前世涉世未深又突遭大变,在这些人威压之下心如擂鼓,并未给自己谋些什么,只想着护弟弟周全。
导致被迫离寨后,修行前期停滞不前,受太多难言之苦。
如今,只要谋划得当,他有至少六种办法,无后患快速完成练气阶段修行,筑基也不是不可能。
届时,雪冤报仇,眼前这群小人,尽皆诛戮,不是难事。
“诸位言语偏颇!难道忘了我兄弟二人身上流的也是雪母十二支的血,敬的也是齐氏祖灵,生在火塘边,死后与你们一样也是火焚成灰,岩穴埋棺。”
“怎么说的我们好像是外族人一般。”
“我们可是血脉同源的一家人啊!”
齐草黄瞪大眼睛看着众祭师,频频摇头,叹息连连。
他字字如箭,刺的刚刚手刃族亲的众祭师憋愤不已,法铃颤动。
试问,他们哪一个手上没有直接或间接沾染同族的血?
答案是零。
里子已经烂透了,披在其上的面皮却越发光鲜。
“齐草玄会是这一批第一个学习【叙古经】的人,且不用承担任何责任。”
“但毒月乃族之重器,不能给你。”
清泉之音再次响起,听不出任何情绪。
齐草黄伸手指着刑罚室外,朗声而言:
“在场有长房的祭师大人吗?我猜没有,诸位为什么瞒着长房处决我父亲,我想你们比我更清楚。”
“今我父既死,其中是非我不想再论,只说一点。”
“若想让我成为堵住长房祭师悠悠众口的塞子,便答应我的要求,我保证自己会是一个完美的封口条。”
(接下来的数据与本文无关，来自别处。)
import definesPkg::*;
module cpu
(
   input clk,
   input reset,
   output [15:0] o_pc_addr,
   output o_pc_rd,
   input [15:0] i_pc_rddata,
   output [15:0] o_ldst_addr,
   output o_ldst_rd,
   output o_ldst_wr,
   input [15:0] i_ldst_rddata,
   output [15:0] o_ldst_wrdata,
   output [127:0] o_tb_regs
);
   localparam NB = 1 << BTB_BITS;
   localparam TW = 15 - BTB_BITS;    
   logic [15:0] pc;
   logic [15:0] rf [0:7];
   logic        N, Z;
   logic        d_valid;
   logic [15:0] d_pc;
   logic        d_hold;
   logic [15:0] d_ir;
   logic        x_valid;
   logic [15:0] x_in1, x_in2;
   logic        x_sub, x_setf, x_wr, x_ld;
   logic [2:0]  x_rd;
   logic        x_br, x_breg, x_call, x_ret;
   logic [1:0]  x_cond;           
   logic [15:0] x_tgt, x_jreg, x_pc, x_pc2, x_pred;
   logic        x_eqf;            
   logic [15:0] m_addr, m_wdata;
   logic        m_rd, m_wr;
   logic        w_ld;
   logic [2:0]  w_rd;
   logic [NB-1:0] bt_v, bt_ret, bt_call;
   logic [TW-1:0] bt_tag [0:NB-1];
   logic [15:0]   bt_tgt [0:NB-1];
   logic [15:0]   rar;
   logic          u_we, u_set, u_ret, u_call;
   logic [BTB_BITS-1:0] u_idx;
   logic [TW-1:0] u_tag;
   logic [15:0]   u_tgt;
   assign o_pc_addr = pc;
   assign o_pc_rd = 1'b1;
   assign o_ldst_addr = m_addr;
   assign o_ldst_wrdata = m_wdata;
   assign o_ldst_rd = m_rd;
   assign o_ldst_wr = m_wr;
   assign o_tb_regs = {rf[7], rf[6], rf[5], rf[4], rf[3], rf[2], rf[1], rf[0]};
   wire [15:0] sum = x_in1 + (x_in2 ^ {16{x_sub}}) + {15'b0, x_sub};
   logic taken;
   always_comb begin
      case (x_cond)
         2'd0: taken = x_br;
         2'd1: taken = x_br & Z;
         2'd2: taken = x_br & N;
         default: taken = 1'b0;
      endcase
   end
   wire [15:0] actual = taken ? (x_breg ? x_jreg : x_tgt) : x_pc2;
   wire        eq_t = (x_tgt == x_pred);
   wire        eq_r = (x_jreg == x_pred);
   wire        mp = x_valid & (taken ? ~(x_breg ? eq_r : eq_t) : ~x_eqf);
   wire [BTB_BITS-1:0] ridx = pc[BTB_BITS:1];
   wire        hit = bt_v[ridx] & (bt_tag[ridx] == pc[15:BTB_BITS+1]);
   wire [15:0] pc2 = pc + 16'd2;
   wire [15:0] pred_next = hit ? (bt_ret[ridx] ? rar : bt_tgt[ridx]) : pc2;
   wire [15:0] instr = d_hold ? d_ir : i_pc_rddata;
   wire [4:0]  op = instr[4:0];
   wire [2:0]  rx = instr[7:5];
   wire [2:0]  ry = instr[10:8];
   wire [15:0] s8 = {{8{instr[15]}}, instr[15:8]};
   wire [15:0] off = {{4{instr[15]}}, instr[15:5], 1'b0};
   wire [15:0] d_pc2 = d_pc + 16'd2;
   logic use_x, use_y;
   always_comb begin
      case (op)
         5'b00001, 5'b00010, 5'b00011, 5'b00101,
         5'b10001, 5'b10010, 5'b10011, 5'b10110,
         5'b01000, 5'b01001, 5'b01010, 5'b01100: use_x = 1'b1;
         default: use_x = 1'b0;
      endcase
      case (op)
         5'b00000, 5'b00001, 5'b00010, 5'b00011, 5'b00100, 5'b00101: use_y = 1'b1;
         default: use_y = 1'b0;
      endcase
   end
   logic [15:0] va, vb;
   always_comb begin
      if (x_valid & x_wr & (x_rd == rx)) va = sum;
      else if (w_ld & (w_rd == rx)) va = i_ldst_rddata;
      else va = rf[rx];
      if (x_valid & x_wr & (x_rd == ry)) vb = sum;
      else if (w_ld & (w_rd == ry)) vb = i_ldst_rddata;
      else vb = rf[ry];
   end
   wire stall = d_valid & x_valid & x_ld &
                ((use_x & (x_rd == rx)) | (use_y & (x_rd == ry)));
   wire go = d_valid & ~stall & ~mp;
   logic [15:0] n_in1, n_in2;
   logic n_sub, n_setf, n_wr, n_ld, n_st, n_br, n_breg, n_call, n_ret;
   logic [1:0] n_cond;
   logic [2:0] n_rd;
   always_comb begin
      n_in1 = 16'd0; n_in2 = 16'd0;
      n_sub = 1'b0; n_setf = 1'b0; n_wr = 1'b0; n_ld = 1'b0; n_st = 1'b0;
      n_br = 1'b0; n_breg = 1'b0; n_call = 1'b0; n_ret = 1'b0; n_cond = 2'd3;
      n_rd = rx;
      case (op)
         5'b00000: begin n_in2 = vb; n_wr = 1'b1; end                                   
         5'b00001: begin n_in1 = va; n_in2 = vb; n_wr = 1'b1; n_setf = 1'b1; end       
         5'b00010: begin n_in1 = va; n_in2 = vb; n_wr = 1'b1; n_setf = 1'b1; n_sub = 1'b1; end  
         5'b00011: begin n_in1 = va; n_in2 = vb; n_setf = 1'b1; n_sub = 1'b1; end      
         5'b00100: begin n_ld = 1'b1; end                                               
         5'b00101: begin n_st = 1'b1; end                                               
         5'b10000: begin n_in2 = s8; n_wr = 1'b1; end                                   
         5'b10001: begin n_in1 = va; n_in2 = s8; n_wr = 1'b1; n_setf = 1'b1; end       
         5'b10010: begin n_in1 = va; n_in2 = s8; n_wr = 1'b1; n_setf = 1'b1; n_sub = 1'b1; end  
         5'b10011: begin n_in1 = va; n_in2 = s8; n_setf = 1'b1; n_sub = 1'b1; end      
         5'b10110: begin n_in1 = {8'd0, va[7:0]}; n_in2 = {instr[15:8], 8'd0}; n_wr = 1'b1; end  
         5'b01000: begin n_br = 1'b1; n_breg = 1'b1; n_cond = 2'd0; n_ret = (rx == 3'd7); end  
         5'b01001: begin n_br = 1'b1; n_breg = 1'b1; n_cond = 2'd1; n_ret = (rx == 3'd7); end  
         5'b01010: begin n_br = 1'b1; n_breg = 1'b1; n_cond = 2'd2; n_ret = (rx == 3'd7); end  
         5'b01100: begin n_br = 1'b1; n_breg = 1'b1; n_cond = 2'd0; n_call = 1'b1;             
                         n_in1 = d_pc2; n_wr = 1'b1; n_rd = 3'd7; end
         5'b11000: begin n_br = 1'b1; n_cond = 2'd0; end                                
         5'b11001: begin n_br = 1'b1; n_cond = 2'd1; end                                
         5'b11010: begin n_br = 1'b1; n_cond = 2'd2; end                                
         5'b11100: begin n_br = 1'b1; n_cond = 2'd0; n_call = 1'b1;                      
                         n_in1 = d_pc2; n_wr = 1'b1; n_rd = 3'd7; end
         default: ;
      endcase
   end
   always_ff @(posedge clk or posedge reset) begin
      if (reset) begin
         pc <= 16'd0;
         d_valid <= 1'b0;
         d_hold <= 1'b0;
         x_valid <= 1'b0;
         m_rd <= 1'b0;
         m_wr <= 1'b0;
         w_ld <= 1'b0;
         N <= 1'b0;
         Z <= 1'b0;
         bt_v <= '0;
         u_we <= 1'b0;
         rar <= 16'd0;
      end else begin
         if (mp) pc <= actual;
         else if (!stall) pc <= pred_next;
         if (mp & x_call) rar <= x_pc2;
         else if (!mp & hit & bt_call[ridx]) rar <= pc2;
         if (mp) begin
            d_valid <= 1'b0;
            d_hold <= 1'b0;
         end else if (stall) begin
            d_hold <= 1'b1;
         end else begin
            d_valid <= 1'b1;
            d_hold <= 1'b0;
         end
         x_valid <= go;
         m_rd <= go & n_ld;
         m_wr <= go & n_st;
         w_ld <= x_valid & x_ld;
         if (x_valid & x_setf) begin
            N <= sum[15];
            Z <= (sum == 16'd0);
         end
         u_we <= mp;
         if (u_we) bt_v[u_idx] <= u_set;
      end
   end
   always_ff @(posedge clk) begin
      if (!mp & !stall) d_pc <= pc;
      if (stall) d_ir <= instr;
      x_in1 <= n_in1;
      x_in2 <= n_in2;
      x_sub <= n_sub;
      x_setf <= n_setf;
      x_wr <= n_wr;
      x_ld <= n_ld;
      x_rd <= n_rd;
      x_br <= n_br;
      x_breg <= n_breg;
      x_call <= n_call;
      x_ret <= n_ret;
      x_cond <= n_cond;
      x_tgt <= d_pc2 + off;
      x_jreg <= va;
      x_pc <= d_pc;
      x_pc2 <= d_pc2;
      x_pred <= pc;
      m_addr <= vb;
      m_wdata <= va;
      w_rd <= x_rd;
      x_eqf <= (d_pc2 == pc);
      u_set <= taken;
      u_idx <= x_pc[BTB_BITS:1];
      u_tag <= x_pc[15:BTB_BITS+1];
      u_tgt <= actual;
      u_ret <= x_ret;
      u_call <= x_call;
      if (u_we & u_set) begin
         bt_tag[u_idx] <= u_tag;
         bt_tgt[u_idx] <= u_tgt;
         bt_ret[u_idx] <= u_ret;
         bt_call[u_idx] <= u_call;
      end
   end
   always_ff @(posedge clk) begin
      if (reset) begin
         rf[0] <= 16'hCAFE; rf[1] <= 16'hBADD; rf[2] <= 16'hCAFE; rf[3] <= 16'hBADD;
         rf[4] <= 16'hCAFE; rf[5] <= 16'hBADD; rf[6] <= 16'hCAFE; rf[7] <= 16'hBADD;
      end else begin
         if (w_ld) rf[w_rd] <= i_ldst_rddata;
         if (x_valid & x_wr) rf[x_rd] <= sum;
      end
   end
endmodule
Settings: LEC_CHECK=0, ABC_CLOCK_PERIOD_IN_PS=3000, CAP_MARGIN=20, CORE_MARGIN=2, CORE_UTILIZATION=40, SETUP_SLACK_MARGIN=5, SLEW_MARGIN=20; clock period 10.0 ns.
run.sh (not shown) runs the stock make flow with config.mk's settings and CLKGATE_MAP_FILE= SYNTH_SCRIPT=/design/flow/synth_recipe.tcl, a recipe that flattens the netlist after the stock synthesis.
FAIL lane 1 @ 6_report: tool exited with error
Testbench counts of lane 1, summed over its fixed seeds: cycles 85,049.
“不然,我也可以是拥有一百三十七位祭师,占家族祭师数量一半的长房反击你们的理由。”
齐蛛冷笑:
“笑话,难道我们这些祭师还没办法治你一个凡人吗?只是姑念有一脉之亲,不忍加诛.....”
“杀我!”
齐草黄吐字如刀,眼神如火侵掠,仿佛下一秒便要引颈就戮。
齐蛛登时语噎。
隐没在银冠之下的平静神情在一刹那幻变成微张嘴巴的恍惚。
这个确有几分血亲的“堂侄”,从见面开始,便已经超乎自己的预料。
四房之争,动辄死命,好似无形的沼泽泥潭,稍有差池便尸骨无存,何况父死当面。
他凭什么一副如履平地的模样。
她看着这个少年的眼睛,试图搜寻着他慌张的蛛丝马迹。
但她无法分辨。
一股新的恐惧涌上心头,继而便是大水灭顶似无法阻挡的滔滔杀机。
若等他长立成人,羽翼丰满....
哪里还有今日此室中人的活路。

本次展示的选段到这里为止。